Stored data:
Segment Open

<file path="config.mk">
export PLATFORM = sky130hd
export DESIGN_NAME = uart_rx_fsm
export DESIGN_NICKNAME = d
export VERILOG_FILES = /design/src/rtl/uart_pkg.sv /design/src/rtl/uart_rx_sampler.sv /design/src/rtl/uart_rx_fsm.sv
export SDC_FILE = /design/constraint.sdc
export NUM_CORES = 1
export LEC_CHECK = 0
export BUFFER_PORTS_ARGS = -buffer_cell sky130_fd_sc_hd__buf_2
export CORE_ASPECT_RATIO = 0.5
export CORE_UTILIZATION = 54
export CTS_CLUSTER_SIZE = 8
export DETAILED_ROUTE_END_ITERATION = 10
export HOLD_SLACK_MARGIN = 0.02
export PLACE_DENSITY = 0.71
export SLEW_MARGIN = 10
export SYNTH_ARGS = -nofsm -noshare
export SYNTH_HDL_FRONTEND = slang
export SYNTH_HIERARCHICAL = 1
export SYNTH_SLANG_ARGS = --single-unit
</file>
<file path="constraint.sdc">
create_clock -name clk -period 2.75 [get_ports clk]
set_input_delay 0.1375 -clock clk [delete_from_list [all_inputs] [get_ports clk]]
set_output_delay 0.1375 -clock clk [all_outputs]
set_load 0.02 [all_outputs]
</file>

Segment Closed
Segment Open

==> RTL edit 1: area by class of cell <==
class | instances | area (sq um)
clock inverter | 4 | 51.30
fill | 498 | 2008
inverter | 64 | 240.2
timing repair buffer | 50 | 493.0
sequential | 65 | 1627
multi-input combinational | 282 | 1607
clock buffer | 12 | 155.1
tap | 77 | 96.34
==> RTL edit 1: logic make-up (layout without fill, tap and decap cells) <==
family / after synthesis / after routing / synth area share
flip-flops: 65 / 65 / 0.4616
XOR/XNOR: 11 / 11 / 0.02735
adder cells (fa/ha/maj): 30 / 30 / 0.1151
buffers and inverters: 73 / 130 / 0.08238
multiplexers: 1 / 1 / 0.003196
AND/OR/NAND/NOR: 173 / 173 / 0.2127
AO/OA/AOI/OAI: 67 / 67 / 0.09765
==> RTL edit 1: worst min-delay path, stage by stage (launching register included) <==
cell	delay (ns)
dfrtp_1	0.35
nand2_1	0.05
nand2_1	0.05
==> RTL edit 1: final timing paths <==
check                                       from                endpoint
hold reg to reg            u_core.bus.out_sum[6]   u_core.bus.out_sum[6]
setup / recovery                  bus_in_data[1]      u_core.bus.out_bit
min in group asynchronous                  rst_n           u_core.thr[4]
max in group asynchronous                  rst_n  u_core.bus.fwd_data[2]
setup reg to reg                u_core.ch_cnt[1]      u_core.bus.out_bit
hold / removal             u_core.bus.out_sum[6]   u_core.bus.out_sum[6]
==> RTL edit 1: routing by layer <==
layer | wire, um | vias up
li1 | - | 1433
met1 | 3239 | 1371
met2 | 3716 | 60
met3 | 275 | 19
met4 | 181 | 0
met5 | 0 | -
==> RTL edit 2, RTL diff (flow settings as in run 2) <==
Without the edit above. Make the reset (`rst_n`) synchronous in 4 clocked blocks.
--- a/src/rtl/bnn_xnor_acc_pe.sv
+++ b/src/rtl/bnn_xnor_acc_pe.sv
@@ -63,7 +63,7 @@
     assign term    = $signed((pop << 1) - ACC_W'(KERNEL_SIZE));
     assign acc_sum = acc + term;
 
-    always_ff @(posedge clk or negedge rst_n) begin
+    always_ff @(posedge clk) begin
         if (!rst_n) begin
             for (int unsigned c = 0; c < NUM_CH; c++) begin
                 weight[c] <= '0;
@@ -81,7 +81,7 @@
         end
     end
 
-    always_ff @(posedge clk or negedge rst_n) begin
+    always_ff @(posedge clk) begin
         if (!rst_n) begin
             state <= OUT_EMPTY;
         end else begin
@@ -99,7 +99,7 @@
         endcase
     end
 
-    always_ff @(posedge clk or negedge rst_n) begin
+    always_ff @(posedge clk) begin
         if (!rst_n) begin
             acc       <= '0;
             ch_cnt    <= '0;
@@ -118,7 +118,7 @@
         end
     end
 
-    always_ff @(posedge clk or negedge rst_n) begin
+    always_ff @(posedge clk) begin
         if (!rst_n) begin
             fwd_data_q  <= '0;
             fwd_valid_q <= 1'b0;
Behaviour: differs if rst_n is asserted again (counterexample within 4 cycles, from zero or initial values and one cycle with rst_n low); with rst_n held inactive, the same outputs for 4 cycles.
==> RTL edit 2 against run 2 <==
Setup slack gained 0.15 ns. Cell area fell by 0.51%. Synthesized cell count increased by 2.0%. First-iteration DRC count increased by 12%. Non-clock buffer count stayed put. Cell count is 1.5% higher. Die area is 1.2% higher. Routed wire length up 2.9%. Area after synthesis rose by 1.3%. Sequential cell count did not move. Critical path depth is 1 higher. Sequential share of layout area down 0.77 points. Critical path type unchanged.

Segment Closed
Segment Open

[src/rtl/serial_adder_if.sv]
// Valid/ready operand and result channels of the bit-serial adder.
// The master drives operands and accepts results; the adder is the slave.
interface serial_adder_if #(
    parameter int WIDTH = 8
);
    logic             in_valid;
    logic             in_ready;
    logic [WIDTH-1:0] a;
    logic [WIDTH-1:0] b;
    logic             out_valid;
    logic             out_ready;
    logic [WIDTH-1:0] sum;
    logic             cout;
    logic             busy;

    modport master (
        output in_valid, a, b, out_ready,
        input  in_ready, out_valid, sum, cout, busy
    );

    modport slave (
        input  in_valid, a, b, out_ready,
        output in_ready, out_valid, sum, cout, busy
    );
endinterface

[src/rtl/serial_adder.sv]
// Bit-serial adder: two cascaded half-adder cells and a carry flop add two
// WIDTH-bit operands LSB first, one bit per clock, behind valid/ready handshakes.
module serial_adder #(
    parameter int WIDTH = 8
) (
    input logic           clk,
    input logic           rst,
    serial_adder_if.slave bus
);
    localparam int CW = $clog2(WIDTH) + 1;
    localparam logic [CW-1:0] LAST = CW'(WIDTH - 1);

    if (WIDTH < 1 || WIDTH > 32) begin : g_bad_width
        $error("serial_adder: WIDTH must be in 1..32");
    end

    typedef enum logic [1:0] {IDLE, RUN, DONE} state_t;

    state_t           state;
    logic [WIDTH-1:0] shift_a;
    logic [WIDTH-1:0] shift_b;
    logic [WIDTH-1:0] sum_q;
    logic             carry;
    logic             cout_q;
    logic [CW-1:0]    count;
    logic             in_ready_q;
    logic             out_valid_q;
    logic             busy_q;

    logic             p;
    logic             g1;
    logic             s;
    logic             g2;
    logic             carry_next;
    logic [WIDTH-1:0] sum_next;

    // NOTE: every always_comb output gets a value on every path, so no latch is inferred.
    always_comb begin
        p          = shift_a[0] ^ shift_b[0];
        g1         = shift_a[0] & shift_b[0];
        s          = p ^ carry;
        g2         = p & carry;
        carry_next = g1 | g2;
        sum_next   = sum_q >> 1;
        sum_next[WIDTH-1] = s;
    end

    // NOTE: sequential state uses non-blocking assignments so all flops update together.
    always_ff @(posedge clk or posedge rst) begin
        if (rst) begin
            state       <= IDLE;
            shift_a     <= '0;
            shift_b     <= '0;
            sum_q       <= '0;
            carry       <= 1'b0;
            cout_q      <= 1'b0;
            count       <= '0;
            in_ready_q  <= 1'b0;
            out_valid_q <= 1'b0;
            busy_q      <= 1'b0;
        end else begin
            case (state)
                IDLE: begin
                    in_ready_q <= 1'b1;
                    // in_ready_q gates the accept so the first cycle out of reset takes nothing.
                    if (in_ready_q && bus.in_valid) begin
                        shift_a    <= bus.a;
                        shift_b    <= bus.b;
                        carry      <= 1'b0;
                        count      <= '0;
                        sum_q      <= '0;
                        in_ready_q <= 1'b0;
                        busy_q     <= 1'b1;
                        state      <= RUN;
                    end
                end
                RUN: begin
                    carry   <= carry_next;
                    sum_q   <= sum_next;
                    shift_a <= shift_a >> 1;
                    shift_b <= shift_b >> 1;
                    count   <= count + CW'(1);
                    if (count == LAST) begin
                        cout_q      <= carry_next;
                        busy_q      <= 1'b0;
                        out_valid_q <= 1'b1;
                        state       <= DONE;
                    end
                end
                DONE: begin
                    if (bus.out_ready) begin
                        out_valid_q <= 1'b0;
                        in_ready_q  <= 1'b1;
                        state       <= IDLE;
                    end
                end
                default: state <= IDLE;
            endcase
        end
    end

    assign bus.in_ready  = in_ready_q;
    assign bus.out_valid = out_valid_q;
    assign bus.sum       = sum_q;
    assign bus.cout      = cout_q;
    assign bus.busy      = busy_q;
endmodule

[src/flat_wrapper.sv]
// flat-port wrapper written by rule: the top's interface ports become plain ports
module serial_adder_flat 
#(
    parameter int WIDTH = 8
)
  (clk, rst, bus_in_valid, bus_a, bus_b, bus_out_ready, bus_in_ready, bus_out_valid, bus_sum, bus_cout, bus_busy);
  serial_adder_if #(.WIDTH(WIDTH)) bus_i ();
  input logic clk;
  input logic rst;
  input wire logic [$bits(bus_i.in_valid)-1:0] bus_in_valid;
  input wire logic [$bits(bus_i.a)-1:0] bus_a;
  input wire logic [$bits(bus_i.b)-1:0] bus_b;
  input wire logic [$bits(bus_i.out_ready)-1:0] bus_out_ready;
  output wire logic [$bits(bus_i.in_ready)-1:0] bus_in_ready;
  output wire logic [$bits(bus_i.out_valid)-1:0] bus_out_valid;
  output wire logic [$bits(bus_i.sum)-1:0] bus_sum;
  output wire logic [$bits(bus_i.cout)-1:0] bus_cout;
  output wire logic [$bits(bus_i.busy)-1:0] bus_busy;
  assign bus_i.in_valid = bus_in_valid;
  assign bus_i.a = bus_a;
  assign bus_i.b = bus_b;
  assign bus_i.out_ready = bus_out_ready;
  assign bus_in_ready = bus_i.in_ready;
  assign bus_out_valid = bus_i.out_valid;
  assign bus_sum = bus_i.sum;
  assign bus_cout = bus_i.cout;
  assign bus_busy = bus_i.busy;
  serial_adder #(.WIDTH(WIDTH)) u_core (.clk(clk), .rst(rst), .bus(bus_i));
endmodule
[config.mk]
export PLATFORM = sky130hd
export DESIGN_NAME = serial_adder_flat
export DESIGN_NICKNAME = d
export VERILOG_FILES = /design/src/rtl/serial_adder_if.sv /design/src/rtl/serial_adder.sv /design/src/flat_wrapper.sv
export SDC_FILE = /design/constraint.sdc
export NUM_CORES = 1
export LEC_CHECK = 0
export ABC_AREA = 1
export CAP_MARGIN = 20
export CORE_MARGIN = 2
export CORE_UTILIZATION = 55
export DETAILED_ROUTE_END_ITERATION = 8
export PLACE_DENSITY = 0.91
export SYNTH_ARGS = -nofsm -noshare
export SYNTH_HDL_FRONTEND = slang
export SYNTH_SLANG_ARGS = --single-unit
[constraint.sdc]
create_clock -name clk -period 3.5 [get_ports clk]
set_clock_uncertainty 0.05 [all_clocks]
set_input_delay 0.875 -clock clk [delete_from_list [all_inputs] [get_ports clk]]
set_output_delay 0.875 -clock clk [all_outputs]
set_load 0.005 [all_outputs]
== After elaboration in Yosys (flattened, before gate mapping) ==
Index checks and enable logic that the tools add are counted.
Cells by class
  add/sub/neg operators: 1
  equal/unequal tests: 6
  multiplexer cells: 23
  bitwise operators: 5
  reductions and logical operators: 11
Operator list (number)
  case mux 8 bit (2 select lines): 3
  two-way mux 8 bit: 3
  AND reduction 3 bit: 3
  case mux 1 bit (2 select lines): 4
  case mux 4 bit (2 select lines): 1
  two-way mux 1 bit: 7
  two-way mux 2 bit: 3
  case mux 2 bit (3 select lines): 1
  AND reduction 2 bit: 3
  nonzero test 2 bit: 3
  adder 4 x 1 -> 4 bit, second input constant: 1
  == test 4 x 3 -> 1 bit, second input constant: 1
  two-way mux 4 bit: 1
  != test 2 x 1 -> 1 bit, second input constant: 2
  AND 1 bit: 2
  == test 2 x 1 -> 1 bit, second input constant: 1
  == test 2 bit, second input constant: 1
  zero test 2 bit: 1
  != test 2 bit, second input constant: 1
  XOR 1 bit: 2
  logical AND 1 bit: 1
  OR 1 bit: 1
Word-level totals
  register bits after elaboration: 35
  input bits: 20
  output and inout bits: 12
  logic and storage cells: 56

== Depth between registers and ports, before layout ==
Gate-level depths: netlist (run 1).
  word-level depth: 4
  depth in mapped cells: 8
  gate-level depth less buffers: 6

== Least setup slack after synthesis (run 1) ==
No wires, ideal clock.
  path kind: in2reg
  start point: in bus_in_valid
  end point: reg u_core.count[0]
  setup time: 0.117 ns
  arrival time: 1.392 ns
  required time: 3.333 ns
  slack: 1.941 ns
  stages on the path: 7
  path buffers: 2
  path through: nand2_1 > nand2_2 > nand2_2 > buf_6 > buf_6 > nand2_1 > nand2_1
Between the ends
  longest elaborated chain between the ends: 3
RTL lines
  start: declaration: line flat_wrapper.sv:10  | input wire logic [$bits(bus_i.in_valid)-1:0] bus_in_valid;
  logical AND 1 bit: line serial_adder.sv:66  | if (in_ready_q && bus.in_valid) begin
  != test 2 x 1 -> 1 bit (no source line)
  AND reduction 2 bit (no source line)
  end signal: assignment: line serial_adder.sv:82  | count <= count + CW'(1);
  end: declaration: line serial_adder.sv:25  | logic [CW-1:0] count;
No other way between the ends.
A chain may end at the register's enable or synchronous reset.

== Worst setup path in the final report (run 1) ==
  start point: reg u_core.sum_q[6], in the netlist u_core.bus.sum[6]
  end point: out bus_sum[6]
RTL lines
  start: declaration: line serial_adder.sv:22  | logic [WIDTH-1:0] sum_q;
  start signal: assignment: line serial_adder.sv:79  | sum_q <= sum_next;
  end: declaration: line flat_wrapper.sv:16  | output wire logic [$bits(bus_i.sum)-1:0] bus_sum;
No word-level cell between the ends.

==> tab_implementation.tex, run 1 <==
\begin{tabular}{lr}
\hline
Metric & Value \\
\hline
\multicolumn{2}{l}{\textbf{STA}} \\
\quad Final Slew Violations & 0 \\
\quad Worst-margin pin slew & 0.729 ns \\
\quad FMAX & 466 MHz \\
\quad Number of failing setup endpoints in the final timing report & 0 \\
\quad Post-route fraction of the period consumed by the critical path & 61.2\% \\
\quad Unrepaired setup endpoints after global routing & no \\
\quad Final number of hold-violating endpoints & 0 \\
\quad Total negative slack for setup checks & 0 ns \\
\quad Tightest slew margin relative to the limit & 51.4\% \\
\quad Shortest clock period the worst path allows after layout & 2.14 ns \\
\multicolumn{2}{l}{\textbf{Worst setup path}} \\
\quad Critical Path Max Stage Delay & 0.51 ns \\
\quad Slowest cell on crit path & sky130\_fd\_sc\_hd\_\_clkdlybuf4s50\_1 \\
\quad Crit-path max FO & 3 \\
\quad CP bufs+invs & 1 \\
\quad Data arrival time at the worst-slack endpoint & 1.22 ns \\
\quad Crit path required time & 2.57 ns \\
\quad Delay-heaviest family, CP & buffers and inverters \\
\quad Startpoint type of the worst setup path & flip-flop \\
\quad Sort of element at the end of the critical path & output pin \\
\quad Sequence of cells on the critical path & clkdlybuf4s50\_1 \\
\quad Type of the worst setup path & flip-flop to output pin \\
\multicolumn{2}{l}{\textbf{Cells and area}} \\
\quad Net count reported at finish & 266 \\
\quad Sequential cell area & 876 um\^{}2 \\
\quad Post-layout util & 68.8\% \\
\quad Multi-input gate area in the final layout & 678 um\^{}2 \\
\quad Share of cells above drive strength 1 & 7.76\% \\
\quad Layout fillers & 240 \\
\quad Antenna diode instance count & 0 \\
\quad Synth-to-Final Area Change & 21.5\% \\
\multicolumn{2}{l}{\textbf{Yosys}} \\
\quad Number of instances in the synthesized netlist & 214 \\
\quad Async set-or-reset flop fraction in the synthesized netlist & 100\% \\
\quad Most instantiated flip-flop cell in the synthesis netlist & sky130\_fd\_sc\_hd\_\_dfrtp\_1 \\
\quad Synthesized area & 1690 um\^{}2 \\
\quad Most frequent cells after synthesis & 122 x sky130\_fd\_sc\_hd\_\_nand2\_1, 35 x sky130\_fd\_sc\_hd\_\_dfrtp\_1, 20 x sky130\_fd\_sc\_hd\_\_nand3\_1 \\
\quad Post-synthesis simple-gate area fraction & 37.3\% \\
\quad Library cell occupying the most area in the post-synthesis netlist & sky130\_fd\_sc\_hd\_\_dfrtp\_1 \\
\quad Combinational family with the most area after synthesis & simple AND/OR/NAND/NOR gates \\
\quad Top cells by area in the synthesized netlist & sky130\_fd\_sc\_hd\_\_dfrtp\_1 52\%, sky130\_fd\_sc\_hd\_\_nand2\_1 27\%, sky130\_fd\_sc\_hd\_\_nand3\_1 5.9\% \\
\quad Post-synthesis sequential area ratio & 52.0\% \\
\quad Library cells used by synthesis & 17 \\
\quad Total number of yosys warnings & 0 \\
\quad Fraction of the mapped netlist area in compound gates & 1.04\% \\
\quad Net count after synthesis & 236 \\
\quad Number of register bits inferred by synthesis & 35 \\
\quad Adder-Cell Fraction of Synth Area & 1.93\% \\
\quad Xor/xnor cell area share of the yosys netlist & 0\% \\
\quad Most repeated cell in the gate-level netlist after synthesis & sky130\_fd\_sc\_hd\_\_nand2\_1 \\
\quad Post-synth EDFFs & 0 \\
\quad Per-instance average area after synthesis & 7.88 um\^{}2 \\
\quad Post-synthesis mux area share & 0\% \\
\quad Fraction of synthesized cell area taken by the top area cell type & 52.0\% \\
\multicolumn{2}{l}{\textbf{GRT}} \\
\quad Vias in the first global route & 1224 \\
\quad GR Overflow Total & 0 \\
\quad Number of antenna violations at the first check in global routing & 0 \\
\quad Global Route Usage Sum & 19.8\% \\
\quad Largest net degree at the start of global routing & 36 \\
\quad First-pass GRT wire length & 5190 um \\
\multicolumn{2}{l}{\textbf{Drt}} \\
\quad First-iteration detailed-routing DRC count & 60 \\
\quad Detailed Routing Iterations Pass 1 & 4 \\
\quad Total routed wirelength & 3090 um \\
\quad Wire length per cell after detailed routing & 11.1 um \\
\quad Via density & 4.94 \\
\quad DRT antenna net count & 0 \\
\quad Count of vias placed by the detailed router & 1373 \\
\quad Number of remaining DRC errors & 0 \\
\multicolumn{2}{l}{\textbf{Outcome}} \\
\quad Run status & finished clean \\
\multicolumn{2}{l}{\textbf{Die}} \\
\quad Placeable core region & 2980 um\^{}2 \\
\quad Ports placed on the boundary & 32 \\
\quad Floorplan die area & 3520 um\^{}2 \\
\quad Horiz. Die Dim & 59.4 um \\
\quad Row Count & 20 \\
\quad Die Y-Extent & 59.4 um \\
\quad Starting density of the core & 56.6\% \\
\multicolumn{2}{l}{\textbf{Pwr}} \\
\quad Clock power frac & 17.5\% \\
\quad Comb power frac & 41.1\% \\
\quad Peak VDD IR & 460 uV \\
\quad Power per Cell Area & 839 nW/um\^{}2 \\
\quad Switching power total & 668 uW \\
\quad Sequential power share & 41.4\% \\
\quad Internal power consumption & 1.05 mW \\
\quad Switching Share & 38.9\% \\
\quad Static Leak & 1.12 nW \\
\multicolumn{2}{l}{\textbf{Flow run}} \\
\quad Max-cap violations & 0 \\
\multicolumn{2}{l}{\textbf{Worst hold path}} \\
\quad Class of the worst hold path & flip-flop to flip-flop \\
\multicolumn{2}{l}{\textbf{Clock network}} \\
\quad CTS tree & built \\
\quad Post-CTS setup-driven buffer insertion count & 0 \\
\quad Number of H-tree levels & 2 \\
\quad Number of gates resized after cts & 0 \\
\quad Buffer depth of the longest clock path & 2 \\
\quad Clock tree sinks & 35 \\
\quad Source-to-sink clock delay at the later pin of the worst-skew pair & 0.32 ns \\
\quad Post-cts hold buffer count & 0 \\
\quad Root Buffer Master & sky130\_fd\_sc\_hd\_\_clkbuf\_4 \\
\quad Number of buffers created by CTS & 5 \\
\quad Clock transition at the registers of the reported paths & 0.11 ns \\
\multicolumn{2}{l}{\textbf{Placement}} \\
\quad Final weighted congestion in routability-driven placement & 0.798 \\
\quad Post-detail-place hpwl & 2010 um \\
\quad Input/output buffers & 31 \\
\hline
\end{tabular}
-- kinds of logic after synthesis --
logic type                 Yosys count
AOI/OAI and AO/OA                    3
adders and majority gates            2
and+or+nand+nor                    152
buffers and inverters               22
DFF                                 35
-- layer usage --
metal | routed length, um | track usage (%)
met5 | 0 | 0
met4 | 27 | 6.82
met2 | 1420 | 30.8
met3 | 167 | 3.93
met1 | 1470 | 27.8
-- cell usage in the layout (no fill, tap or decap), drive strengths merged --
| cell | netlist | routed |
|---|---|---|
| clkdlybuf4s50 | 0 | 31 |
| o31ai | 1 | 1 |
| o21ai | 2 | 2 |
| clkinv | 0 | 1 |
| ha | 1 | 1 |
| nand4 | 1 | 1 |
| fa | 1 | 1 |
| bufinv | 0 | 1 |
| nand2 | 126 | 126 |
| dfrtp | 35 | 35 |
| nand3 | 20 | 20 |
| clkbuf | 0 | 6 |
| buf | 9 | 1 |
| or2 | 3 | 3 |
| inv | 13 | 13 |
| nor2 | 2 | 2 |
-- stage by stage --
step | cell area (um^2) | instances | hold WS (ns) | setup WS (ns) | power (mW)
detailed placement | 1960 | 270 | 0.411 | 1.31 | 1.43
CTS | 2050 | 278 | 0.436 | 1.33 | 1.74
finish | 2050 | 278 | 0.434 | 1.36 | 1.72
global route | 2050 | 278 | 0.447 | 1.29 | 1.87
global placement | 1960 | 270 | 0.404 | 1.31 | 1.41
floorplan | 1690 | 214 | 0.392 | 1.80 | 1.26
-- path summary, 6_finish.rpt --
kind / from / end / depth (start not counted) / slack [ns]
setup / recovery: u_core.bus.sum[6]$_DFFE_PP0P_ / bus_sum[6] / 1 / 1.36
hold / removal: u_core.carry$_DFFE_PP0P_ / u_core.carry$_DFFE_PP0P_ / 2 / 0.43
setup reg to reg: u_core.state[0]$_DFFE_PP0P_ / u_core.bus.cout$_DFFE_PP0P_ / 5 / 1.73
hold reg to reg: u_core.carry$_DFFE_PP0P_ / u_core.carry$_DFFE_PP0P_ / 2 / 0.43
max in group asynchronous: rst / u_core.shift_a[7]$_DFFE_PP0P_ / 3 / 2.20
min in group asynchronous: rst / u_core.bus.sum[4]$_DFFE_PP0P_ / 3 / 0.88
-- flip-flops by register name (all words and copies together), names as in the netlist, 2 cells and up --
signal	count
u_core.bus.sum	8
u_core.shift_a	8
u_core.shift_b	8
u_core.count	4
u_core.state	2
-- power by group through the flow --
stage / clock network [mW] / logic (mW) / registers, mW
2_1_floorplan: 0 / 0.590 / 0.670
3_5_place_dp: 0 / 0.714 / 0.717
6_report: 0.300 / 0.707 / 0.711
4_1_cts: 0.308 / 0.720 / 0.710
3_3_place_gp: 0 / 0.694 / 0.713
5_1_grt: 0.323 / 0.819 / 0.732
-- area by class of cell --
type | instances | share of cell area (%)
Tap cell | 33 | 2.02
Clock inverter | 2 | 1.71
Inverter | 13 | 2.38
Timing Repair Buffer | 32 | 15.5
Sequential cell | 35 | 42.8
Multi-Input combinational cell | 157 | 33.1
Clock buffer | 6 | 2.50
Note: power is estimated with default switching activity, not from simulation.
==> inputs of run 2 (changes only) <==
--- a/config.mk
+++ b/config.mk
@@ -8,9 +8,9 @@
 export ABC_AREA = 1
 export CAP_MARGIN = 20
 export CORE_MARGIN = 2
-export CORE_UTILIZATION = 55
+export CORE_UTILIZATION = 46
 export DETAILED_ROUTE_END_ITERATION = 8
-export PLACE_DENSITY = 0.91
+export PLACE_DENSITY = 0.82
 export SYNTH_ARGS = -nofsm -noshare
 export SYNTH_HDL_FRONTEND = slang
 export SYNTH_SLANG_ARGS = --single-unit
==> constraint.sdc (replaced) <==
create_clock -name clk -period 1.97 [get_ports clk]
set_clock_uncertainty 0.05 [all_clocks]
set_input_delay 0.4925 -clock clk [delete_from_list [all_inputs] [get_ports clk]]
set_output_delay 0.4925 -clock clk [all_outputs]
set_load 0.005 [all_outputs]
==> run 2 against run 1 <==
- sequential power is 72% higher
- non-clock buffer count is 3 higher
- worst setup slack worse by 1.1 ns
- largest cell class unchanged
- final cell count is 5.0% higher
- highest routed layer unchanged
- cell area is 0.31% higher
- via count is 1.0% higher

Segment Closed

All lines above from the one with "edit 1: area" to the one with "tap | 77 | 96.34", inclusive, should be copied exactly, and no other lines.

==> RTL edit 1: area by class of cell <==
class | instances | area (sq um)
clock inverter | 4 | 51.30
fill | 498 | 2008
inverter | 64 | 240.2
timing repair buffer | 50 | 493.0
sequential | 65 | 1627
multi-input combinational | 282 | 1607
clock buffer | 12 | 155.1
tap | 77 | 96.34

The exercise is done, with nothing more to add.